Robert Taylor was a better actor playing more ruthless characters. He's ideal here as a gambling boss who pretends to be a taxi dirver. He falls for Lana Turner.
MGM weren't natural makers of gangster films but they could do them well especially when as here John Lee Mahin worked on the cscript.
Taylor and Turner are very good value, have tremendous chemistry. Turner is impressive - sexy, a rich girl, daughter of prosecutor Edward Arnold (quite a cynical portrait of him, he admits to being corrupt if it'll get rid of Taylor). She's clearly hot for Taylor and he's got for her. She's gorgeous. My opinion of Turner is really going up lately. Mind you I think Marvyn le Roy lets her down in that crucial scene where she kills someone for Taylor - that could've been better.

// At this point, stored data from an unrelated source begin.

<file path="src/rtl/gps_rtc_pkg.sv">
package gps_rtc_pkg;
  localparam int WEEK_W_D       = 16;
  localparam int TOW_W_D        = 20;
  localparam int FRAC_W_D       = 15;
  localparam int SEC_PER_WEEK_D = 604800;
  localparam int AUX_SEC_W_D    = 16;
  localparam int AUX_FRAC_W_D   = 8;

  // Highest value a counter stage holds; modulus 0 means a full binary range.
  function automatic longint stage_last(int w, int modulus);
    return (modulus == 0) ? ((longint'(1) << w) - 1) : (longint'(modulus) - 1);
  endfunction
endpackage

</file>
<file path="src/rtl/gps_rtc_stage.sv">
module gps_rtc_stage
  import gps_rtc_pkg::*;
#(
  parameter int W       = 8,
  parameter int MODULUS = 0
) (
  input  logic         clk,
  input  logic         rst_n,
  input  logic         load,
  input  logic [W-1:0] ld_val,
  input  logic         inc,
  output logic [W-1:0] val
);
  localparam logic [W-1:0] LAST = W'(stage_last(W, MODULUS));

  logic [W-1:0] ld_safe;
  logic [W-1:0] stepped;

  generate
    if (MODULUS == 0) begin : g_binary
      // Full binary range: wrap by overflow, every load value is legal.
      assign ld_safe = ld_val;
      assign stepped = val + W'(1);
    end else begin : g_modulo
      // Explicit modulus: wrap at LAST, out-of-range loads clamp to zero.
      assign ld_safe = (ld_val > LAST) ? '0 : ld_val;
      assign stepped = (val == LAST) ? '0 : val + W'(1);
    end
  endgenerate

  always_ff @(posedge clk or negedge rst_n) begin
    if (!rst_n)     val <= '0;
    else if (load)  val <= ld_safe;
    else if (inc)   val <= stepped;
  end
endmodule

</file>
<file path="src/rtl/gps_time_chain.sv">
module gps_time_chain
  import gps_rtc_pkg::*;
#(
  parameter int WEEK_W       = WEEK_W_D,
  parameter int TOW_W        = TOW_W_D,
  parameter int FRAC_W       = FRAC_W_D,
  parameter int SEC_PER_WEEK = SEC_PER_WEEK_D
) (
  input  logic              clk,
  input  logic              rst_n,
  input  logic              tick,
  input  logic              load,
  input  logic [WEEK_W-1:0] ld_week,
  input  logic [TOW_W-1:0]  ld_tow,
  input  logic [FRAC_W-1:0] ld_frac,
  output logic [WEEK_W-1:0] week,
  output logic [TOW_W-1:0]  tow,
  output logic [FRAC_W-1:0] frac,
  output logic              advanced
);
  localparam logic [FRAC_W-1:0] FRAC_LAST = FRAC_W'(stage_last(FRAC_W, 0));
  localparam logic [TOW_W-1:0]  TOW_LAST  = TOW_W'(stage_last(TOW_W, SEC_PER_WEEK));

  logic tow_inc;
  logic week_inc;

  assign tow_inc  = tick && (frac == FRAC_LAST);
  assign week_inc = tow_inc && (tow == TOW_LAST);

  gps_rtc_stage #(.W(FRAC_W), .MODULUS(0)) i_frac (
    .clk(clk), .rst_n(rst_n), .load(load), .ld_val(ld_frac), .inc(tick), .val(frac)
  );

  gps_rtc_stage #(.W(TOW_W), .MODULUS(SEC_PER_WEEK)) i_tow (
    .clk(clk), .rst_n(rst_n), .load(load), .ld_val(ld_tow), .inc(tow_inc), .val(tow)
  );

  gps_rtc_stage #(.W(WEEK_W), .MODULUS(0)) i_week (
    .clk(clk), .rst_n(rst_n), .load(load), .ld_val(ld_week), .inc(week_inc), .val(week)
  );

  // Marks that the current value was reached by counting, not by loading.
  always_ff @(posedge clk or negedge rst_n) begin
    if (!rst_n) advanced <= 1'b0;
    else        advanced <= tick && !load;
  end
endmodule

</file>
<file path="src/rtl/gps_aux_timer.sv">
module gps_aux_timer
  import gps_rtc_pkg::*;
#(
  parameter int SEC_W  = AUX_SEC_W_D,
  parameter int FRAC_W = AUX_FRAC_W_D
) (
  input  logic              clk,
  input  logic              rst_n,
  input  logic              tick,
  input  logic              load,
  input  logic [SEC_W-1:0]  ld_sec,
  input  logic [FRAC_W-1:0] ld_frac,
  output logic [SEC_W-1:0]  sec,
  output logic [FRAC_W-1:0] frac
);
  localparam logic [FRAC_W-1:0] FRAC_LAST = FRAC_W'(stage_last(FRAC_W, 0));

  logic sec_inc;
  assign sec_inc = tick && (frac == FRAC_LAST);

  gps_rtc_stage #(.W(FRAC_W), .MODULUS(0)) i_frac (
    .clk(clk), .rst_n(rst_n), .load(load), .ld_val(ld_frac), .inc(tick), .val(frac)
  );

  gps_rtc_stage #(.W(SEC_W), .MODULUS(0)) i_sec (
    .clk(clk), .rst_n(rst_n), .load(load), .ld_val(ld_sec), .inc(sec_inc), .val(sec)
  );
endmodule

</file>
<file path="src/rtl/gps_alarm.sv">
module gps_alarm #(
  parameter int TOW_W  = 20,
  parameter int FRAC_W = 15
) (
  input  logic              clk,
  input  logic              rst_n,
  input  logic              wr,
  input  logic [TOW_W-1:0]  cmp_tow_in,
  input  logic [FRAC_W-1:0] cmp_frac_in,
  input  logic              en,
  input  logic              clr,
  input  logic              advanced,
  input  logic [TOW_W-1:0]  tow,
  input  logic [FRAC_W-1:0] frac,
  output logic              irq
);
  logic [TOW_W-1:0]  cmp_tow;
  logic [FRAC_W-1:0] cmp_frac;
  logic              hit;

  always_ff @(posedge clk or negedge rst_n) begin
    if (!rst_n) begin
      cmp_tow  <= '0;
      cmp_frac <= '0;
    end else if (wr) begin
      cmp_tow  <= cmp_tow_in;
      cmp_frac <= cmp_frac_in;
    end
  end

  // A hit needs the time to have been counted into the compare value.
  assign hit = en && advanced && (tow == cmp_tow) && (frac == cmp_frac);

  always_ff @(posedge clk or negedge rst_n) begin
    if (!rst_n)   irq <= 1'b0;
    else if (hit) irq <= 1'b1;
    else if (clr) irq <= 1'b0;
  end
endmodule

</file>
<file path="src/rtl/gps_snap.sv">
module gps_snap #(
  parameter int W = 8
) (
  input  logic         clk,
  input  logic         rst_n,
  input  logic         cap,
  input  logic [W-1:0] d,
  output logic [W-1:0] q
);
  always_ff @(posedge clk or negedge rst_n) begin
    if (!rst_n)   q <= '0;
    else if (cap) q <= d;
  end
endmodule

</file>
<file path="src/rtl/gps_rtc_top.sv">
module gps_rtc_top
  import gps_rtc_pkg::*;
#(
  parameter int WEEK_W       = WEEK_W_D,
  parameter int TOW_W        = TOW_W_D,
  parameter int FRAC_W       = FRAC_W_D,
  parameter int SEC_PER_WEEK = SEC_PER_WEEK_D,
  parameter int AUX_SEC_W    = AUX_SEC_W_D,
  parameter int AUX_FRAC_W   = AUX_FRAC_W_D
) (
  input  logic                  clk,
  input  logic                  rst_n,
  input  logic                  tick,
  input  logic                  load,
  input  logic [WEEK_W-1:0]     ld_week,
  input  logic [TOW_W-1:0]      ld_tow,
  input  logic [FRAC_W-1:0]     ld_frac,
  input  logic                  capture,
  output logic [WEEK_W-1:0]     snap_week,
  output logic [TOW_W-1:0]      snap_tow,
  output logic [FRAC_W-1:0]     snap_frac,
  input  logic                  aux_tick,
  input  logic                  aux_load,
  input  logic [AUX_SEC_W-1:0]  aux_ld_sec,
  input  logic [AUX_FRAC_W-1:0] aux_ld_frac,
  output logic [AUX_SEC_W-1:0]  snap_aux_sec,
  output logic [AUX_FRAC_W-1:0] snap_aux_frac,
  input  logic                  alarm_wr,
  input  logic [TOW_W-1:0]      alarm_tow,
  input  logic [FRAC_W-1:0]     alarm_frac,
  input  logic                  alarm_en,
  input  logic                  irq_clr,
  output logic                  irq
);
  localparam int MAIN_W = WEEK_W + TOW_W + FRAC_W;
  localparam int AUX_W  = AUX_SEC_W + AUX_FRAC_W;
  localparam int SNAP_W = MAIN_W + AUX_W;

  logic [WEEK_W-1:0]     cur_week;
  logic [TOW_W-1:0]      cur_tow;
  logic [FRAC_W-1:0]     cur_frac;
  logic                  advanced;
  logic [AUX_SEC_W-1:0]  aux_sec;
  logic [AUX_FRAC_W-1:0] aux_frac;
  logic [SNAP_W-1:0]     snap_q;

  gps_time_chain #(
    .WEEK_W(WEEK_W), .TOW_W(TOW_W), .FRAC_W(FRAC_W), .SEC_PER_WEEK(SEC_PER_WEEK)
  ) i_chain (
    .clk(clk), .rst_n(rst_n), .tick(tick), .load(load),
    .ld_week(ld_week), .ld_tow(ld_tow), .ld_frac(ld_frac),
    .week(cur_week), .tow(cur_tow), .frac(cur_frac), .advanced(advanced)
  );

  gps_aux_timer #(.SEC_W(AUX_SEC_W), .FRAC_W(AUX_FRAC_W)) i_aux (
    .clk(clk), .rst_n(rst_n), .tick(aux_tick), .load(aux_load),
    .ld_sec(aux_ld_sec), .ld_frac(aux_ld_frac), .sec(aux_sec), .frac(aux_frac)
  );

  gps_alarm #(.TOW_W(TOW_W), .FRAC_W(FRAC_W)) i_alarm (
    .clk(clk), .rst_n(rst_n), .wr(alarm_wr), .cmp_tow_in(alarm_tow),
    .cmp_frac_in(alarm_frac), .en(alarm_en), .clr(irq_clr),
    .advanced(advanced), .tow(cur_tow), .frac(cur_frac), .irq(irq)
  );

  // One shadow register across both timers keeps a capture coherent.
  gps_snap #(.W(SNAP_W)) i_snap (
    .clk(clk), .rst_n(rst_n), .cap(capture),
    .d({cur_week, cur_tow, cur_frac, aux_sec, aux_frac}),
    .q(snap_q)
  );

  assign {snap_week, snap_tow, snap_frac, snap_aux_sec, snap_aux_frac} = snap_q;
endmodule

</file>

Van Heflin is Taylor's boozy, literate best friend. These characters are writers conceits - so many are boozy and they like to think they are wise. Heflinf's good in the role though. Like a lot of gangster films the story is as much a love affair between two men as a man and a woman.
Patricia Dane, who didn't have a huge career, has a decent turn as Taylor's flooze, while Glenda Farrell is showy as an ex of Taylor's who begs for help. Robert Sterling is dull as the nice guy who loves Turner.
Neat black and white photography. It wobbles a little in the last third as they try to redeem Taylor.